EXERCISE PROMPT
The entries below contain a line with "(state_q == MD_WAIT" and a line with "id_ex_bubble_o = 1'b1;". Quote exactly those two lines and all lines between them.

MATERIAL PROVIDED
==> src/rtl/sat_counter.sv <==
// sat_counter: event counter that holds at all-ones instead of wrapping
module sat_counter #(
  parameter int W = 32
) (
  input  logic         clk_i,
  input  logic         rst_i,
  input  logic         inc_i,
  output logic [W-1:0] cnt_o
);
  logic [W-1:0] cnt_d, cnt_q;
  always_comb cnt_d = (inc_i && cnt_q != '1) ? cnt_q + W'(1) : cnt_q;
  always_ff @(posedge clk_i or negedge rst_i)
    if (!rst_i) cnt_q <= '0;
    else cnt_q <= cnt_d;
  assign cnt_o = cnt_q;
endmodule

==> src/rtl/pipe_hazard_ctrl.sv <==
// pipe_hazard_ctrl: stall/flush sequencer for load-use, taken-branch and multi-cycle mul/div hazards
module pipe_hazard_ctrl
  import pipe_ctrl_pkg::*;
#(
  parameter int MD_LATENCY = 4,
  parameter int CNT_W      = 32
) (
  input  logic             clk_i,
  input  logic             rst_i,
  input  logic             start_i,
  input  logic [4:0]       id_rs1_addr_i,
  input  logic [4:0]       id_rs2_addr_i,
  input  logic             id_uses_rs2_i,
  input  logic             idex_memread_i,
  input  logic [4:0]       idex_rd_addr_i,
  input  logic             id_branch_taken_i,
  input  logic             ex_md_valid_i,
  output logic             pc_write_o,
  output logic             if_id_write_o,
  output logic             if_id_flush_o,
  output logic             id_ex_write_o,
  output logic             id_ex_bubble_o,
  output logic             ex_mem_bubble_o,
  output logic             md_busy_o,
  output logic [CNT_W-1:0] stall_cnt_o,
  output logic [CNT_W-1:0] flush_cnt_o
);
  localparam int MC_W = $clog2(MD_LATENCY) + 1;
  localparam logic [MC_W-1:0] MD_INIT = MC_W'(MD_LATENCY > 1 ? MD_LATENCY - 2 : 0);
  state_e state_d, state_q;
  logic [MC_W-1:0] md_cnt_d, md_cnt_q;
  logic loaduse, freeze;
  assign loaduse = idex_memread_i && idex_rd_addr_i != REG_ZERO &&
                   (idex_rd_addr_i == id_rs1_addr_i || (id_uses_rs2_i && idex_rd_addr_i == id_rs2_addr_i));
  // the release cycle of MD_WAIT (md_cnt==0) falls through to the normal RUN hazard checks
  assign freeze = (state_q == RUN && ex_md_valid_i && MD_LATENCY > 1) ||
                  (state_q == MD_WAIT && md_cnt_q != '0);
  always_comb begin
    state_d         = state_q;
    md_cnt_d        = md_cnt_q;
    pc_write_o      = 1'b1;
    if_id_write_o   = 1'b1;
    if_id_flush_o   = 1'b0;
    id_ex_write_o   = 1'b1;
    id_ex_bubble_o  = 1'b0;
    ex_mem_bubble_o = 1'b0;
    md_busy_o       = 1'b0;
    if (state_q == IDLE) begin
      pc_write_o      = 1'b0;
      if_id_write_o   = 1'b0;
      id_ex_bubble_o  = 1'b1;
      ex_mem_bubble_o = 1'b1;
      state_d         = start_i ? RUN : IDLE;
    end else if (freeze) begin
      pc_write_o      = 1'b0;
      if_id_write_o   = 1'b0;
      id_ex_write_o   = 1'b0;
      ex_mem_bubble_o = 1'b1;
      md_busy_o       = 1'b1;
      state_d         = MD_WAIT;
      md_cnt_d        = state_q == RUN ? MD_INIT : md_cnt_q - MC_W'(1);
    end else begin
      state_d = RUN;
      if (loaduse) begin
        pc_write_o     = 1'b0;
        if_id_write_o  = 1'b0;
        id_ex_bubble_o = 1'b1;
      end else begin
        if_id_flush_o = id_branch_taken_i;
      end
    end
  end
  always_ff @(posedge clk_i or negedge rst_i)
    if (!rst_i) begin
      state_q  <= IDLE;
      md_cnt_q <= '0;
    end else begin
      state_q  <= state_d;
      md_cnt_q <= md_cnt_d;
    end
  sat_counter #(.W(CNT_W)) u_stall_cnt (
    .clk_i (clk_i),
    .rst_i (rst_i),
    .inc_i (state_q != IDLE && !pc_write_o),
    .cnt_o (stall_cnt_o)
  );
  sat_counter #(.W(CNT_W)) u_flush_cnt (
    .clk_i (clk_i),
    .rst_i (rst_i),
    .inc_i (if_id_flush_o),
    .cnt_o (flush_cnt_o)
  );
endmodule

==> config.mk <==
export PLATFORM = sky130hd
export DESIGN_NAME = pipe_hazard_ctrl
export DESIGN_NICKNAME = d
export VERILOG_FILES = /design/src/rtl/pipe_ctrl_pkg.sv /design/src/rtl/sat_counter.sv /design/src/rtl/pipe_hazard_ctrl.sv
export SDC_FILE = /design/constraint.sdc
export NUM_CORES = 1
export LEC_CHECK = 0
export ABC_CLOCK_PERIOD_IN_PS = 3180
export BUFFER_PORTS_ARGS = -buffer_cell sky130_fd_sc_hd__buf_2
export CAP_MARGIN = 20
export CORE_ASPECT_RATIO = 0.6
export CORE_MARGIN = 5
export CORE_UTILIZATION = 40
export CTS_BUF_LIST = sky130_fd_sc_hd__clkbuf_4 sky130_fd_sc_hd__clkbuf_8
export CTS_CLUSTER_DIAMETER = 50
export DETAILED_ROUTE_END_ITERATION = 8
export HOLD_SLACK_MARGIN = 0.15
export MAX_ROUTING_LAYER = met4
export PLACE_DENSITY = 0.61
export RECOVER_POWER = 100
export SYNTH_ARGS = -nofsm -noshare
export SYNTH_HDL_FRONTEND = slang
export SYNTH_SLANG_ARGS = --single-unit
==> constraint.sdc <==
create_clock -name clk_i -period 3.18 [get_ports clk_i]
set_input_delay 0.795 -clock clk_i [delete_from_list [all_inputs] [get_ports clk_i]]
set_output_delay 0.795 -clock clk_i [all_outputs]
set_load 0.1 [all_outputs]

ANSWER TO THIS PROBLEM
                  (state_q == MD_WAIT && md_cnt_q != '0);
  always_comb begin
    state_d         = state_q;
    md_cnt_d        = md_cnt_q;
    pc_write_o      = 1'b1;
    if_id_write_o   = 1'b1;
    if_id_flush_o   = 1'b0;
    id_ex_write_o   = 1'b1;
    id_ex_bubble_o  = 1'b0;
    ex_mem_bubble_o = 1'b0;
    md_busy_o       = 1'b0;
    if (state_q == IDLE) begin
      pc_write_o      = 1'b0;
      if_id_write_o   = 1'b0;
      id_ex_bubble_o  = 1'b1;
      ex_mem_bubble_o = 1'b1;
      state_d         = start_i ? RUN : IDLE;
    end else if (freeze) begin
      pc_write_o      = 1'b0;
      if_id_write_o   = 1'b0;
      id_ex_write_o   = 1'b0;
      ex_mem_bubble_o = 1'b1;
      md_busy_o       = 1'b1;
      state_d         = MD_WAIT;
      md_cnt_d        = state_q == RUN ? MD_INIT : md_cnt_q - MC_W'(1);
    end else begin
      state_d = RUN;
      if (loaduse) begin
        pc_write_o     = 1'b0;
        if_id_write_o  = 1'b0;
        id_ex_bubble_o = 1'b1;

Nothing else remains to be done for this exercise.